- **STUDY MATERIAL**
==> src/rtl/ppft_front.sv <==
`timescale 1ns / 1ps
// Front part: centre of gravity registers and the classification of each incoming face.
// Forms centroid minus cog and pressure times area; depends on ppft_pkg.
module ppft_front (
  input  logic                                clk,
  input  logic                                rst,
  input  logic                                cfg_we,
  input  logic [ppft_pkg::CFG_IDX_W-1:0]      cfg_index,
  input  logic signed [ppft_pkg::CFG_W-1:0]   cfg_data,
  input  logic signed [ppft_pkg::NORM_W-1:0]  normal_x,
  input  logic signed [ppft_pkg::NORM_W-1:0]  normal_y,
  input  logic signed [ppft_pkg::NORM_W-1:0]  normal_z,
  input  logic signed [ppft_pkg::COORD_W-1:0] centroid_x,
  input  logic signed [ppft_pkg::COORD_W-1:0] centroid_y,
  input  logic signed [ppft_pkg::COORD_W-1:0] centroid_z,
  input  logic signed [ppft_pkg::COORD_W-1:0] pressure,
  input  logic [ppft_pkg::COORD_W-1:0]        area,
  input  logic                                last_face,
  output ppft_pkg::face_t                     face
);

  logic signed [ppft_pkg::COORD_W-1:0] cog_x;
  logic signed [ppft_pkg::COORD_W-1:0] cog_y;
  logic signed [ppft_pkg::COORD_W-1:0] cog_z;
  logic signed [ppft_pkg::COORD_W:0]   area_s;
  logic signed [ppft_pkg::PA_W:0]      pa_full;

  // Configuration writes; an index past the last register is ignored.
  always_ff @(posedge clk) begin
    if (rst) begin
      cog_x <= '0;
      cog_y <= '0;
      cog_z <= '0;
    end else if (cfg_we) begin
      unique case (cfg_index)
        ppft_pkg::REG_COG_X: cog_x <= cfg_data;
        ppft_pkg::REG_COG_Y: cog_y <= cfg_data;
        ppft_pkg::REG_COG_Z: cog_z <= cfg_data;
        default: ;
      endcase
    end
  end

  // Pressure times area is exact in 64 signed bits; the queue register follows it.
  assign area_s  = $signed({1'b0, area});
  assign pa_full = pressure * area_s;

  // Lever arm and the fields the back part needs.
  always_comb begin
    face.normal[0] = normal_x;
    face.normal[1] = normal_y;
    face.normal[2] = normal_z;
    face.gm[0]     = ppft_pkg::GM_W'(centroid_x) - ppft_pkg::GM_W'(cog_x);
    face.gm[1]     = ppft_pkg::GM_W'(centroid_y) - ppft_pkg::GM_W'(cog_y);
    face.gm[2]     = ppft_pkg::GM_W'(centroid_z) - ppft_pkg::GM_W'(cog_z);
    face.pa_raw    = pa_full[ppft_pkg::PA_W-1:0];
    face.last      = last_face;
  end

endmodule
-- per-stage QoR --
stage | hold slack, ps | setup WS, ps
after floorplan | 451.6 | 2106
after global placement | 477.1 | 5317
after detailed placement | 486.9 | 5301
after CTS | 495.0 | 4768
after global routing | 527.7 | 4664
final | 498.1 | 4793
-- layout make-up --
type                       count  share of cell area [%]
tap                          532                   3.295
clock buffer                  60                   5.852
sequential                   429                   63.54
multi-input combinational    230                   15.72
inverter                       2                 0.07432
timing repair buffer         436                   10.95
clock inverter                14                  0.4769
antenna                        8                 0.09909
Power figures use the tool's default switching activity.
$ cat config.mk
export PLATFORM = sky130hd
export DESIGN_NAME = sem_ctrl
export DESIGN_NICKNAME = d
export VERILOG_FILES = /design/src/design/sem_pkg.sv /design/src/design/sem_ctrl.sv
export SDC_FILE = /design/constraint.sdc
export NUM_CORES = 1
export LEC_CHECK = 0
export ABC_CLOCK_PERIOD_IN_PS = 2400
export BUFFER_PORTS_ARGS = -buffer_cell sky130_fd_sc_hd__buf_2
export CORE_AREA = 10 10 47 49
export DETAILED_ROUTE_END_ITERATION = 10
export DIE_AREA = 0 0 57 59
export GPL_ROUTABILITY_DRIVEN = 1
export MAX_ROUTING_LAYER = met4
export PLACE_DENSITY_LB_ADDON = 0.08
export SLEW_MARGIN = 0
export SYNTH_ARGS = -nofsm -noshare
export SYNTH_HDL_FRONTEND = slang
export SYNTH_SLANG_ARGS = --single-unit
$ cat constraint.sdc
create_clock -name clock -period 2.4 [get_ports clock]
set_input_delay 0.36 -clock clock [delete_from_list [all_inputs] [get_ports clock]]
set_output_delay 0.36 -clock clock [all_outputs]
set_load 0.01 [all_outputs]
$ cat src/design/sem_pkg.sv
package sem_pkg;

   localparam int PIXEL_WIDTH     = 8;
   localparam int CFG_WIDTH       = 11;
   localparam int CSR_INDEX_WIDTH = 8;
   localparam int GRAD_WIDTH      = 12;
   localparam int SQUARE_WIDTH    = 20;
   localparam int SUM_WIDTH       = 21;
   localparam int ROOT_WIDTH      = 11;
   localparam int ROOT_BITS       = 11;
   localparam int STEP_WIDTH      = 4;
   localparam int TAPS            = 9;
   localparam int CHANNELS        = 3;

   localparam logic [CSR_INDEX_WIDTH-1:0] CSR_FRAME_WIDTH  = 8'd0;
   localparam logic [CSR_INDEX_WIDTH-1:0] CSR_FRAME_HEIGHT = 8'd1;

   typedef struct packed {
      logic [PIXEL_WIDTH-1:0] red_in;
      logic [PIXEL_WIDTH-1:0] green_in;
      logic [PIXEL_WIDTH-1:0] blue_in;
      logic                   flush;
   } req_payload_type;

   typedef struct packed {
      logic [PIXEL_WIDTH-1:0] red_out;
      logic [PIXEL_WIDTH-1:0] green_out;
      logic [PIXEL_WIDTH-1:0] blue_out;
      logic                   end_of_frame;
   } rsp_payload_type;

   typedef enum logic [2:0] {
      OP_IDLE,
      OP_TAKE,
      OP_CONFIG,
      OP_ISSUE,
      OP_SQUARE,
      OP_SUM,
      OP_ROOT,
      OP_FINISH
   } dp_op_type;

   typedef struct packed {
      dp_op_type             op;
      logic [STEP_WIDTH-1:0] step;
   } dp_cmd_type;

   typedef struct packed {
      logic emit;
      logic out_busy;
   } dp_status_type;

endpackage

- **TASK ITEM**
Return all lines of the material that have "constraint" in them.

- **SOLVED PROBLEM**
export SDC_FILE = /design/constraint.sdc
$ cat constraint.sdc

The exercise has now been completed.